Mathematicians Are Chronically Lost and Confused 114
An anonymous reader writes "Mathematics Ph.D. student Jeremy Kun has an interesting post about how mathematicians approach doing new work and pushing back the boundaries of human knowledge. He says it's immensely important for mathematicians to be comfortable with extended periods of ignorance when working on a new topic. 'The truth is that mathematicians are chronically lost and confused. It's our natural state of being, and I mean that in a good way. ... This is something that has been bred into me after years of studying mathematics. I know how to say, “Well, I understand nothing about anything,” and then constructively answer the question, “What’s next?” Sometimes the answer is to pinpoint one very basic question I don’t understand and try to tackle that first.' He then provides some advice for people learning college level math like calculus or linear algebra: 'I suggest you don't worry too much about verifying every claim and doing every exercise. If it takes you more than 5 or 10 minutes to verify a "trivial" claim in the text, then you can accept it and move on. ... But more often than not you'll find that by the time you revisit a problem you've literally grown so much (mathematically) that it's trivial. What's much more useful is recording what the deep insights are, and storing them for recollection later.'"
Failing as a math teacher (Score:5, Insightful)
All too often I've encountered math teachers who failed to properly explain advanced mathematical concepts because to them it was obvious and trivial.
Gee, thanks.
Re:Failing as a math teacher (Score:5, Insightful)
Bizarre advice (Score:5, Insightful)
He then provides some advice for people learning college level math like calculus or linear algebra: 'I suggest you don't worry too much about verifying every claim and doing every exercise. If it takes you more than 5 or 10 minutes to verify a "trivial" claim in the text, then you can accept it and move on. ...
While I agree that one shouldn't waste time questioning every statement you encounter, there's a very ancient and useful tradition in math pedagogy that emphasizes these sorts of things.
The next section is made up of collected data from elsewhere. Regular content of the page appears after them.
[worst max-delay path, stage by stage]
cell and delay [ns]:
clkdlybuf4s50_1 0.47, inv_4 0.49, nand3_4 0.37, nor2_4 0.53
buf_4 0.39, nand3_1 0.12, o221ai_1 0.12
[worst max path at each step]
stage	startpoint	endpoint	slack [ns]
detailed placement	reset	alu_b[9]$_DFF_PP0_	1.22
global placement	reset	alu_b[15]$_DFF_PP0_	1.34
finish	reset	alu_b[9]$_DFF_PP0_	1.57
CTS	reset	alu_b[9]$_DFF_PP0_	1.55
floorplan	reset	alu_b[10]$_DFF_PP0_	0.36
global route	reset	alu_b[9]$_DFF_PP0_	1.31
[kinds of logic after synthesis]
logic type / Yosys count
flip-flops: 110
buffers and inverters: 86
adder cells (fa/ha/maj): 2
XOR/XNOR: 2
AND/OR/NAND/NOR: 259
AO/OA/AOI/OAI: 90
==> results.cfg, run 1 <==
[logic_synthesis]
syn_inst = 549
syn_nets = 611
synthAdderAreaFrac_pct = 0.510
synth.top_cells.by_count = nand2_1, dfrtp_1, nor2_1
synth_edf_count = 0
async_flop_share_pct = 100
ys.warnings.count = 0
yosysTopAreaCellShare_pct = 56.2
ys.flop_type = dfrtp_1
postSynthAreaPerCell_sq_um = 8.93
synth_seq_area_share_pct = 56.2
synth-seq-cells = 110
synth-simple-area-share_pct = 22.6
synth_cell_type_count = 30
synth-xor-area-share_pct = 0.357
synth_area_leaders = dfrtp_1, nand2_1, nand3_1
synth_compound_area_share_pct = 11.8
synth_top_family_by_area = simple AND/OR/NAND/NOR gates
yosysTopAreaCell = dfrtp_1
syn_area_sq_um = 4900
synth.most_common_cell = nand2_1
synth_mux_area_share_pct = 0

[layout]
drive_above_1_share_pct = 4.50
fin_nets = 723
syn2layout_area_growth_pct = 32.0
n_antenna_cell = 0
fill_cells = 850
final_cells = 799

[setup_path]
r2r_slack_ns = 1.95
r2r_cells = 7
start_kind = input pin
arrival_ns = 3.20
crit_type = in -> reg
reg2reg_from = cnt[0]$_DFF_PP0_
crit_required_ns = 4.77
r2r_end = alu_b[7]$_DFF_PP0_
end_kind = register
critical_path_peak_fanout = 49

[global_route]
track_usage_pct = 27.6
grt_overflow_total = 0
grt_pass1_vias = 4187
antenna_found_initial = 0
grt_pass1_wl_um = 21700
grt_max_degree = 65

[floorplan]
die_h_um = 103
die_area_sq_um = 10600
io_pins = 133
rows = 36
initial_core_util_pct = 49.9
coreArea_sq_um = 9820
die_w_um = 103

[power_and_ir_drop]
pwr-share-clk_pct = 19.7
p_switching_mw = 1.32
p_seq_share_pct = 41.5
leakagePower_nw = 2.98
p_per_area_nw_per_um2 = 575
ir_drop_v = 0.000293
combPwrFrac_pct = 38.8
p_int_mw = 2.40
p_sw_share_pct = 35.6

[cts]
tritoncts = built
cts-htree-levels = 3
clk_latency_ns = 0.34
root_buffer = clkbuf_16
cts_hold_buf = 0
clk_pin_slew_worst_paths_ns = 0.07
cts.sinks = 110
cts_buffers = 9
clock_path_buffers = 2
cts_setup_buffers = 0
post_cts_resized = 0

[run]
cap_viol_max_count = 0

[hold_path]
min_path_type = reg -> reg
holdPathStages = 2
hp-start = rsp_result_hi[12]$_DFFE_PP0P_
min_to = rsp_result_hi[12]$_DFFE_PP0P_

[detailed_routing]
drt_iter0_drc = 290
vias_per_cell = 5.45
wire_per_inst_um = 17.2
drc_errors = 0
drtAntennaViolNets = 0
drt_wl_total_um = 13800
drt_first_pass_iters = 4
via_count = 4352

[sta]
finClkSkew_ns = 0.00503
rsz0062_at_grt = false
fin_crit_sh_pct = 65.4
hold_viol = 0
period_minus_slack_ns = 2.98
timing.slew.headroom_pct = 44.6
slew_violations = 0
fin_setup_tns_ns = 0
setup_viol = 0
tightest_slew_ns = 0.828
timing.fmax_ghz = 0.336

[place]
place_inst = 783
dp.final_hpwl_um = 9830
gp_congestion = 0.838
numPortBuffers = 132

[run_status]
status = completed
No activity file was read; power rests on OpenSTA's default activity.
See, for example, gradually building up geometrical theorems from a few axioms, a la Euclid.
Often, the process of working out complex proofs for yourself is crucial to understanding why things work, not to mention developing and practicing logic skills that are essential in math and elsewhere.
I'm not saying one should waste time trying every exercise or redoing every proof, but some of my greatest insights into the inner workings on math have come from exercises that took me a couple hours to work out or textbook passages I went over a number of times and really dug into how the details worked. If I skipped everything I couldn't do in 5-10 minutes, I doubt I'd ever have developed the more advanced skills and intuitions that would be necessary to see why some results are "trivial."
Any Good Scientist Knows This (Score:2, Insightful)
We must all learn to exist in that exquisitely uncomfortable place where everything we know is always up for reassessment. Otherwise, we miss change, and change is the only constant.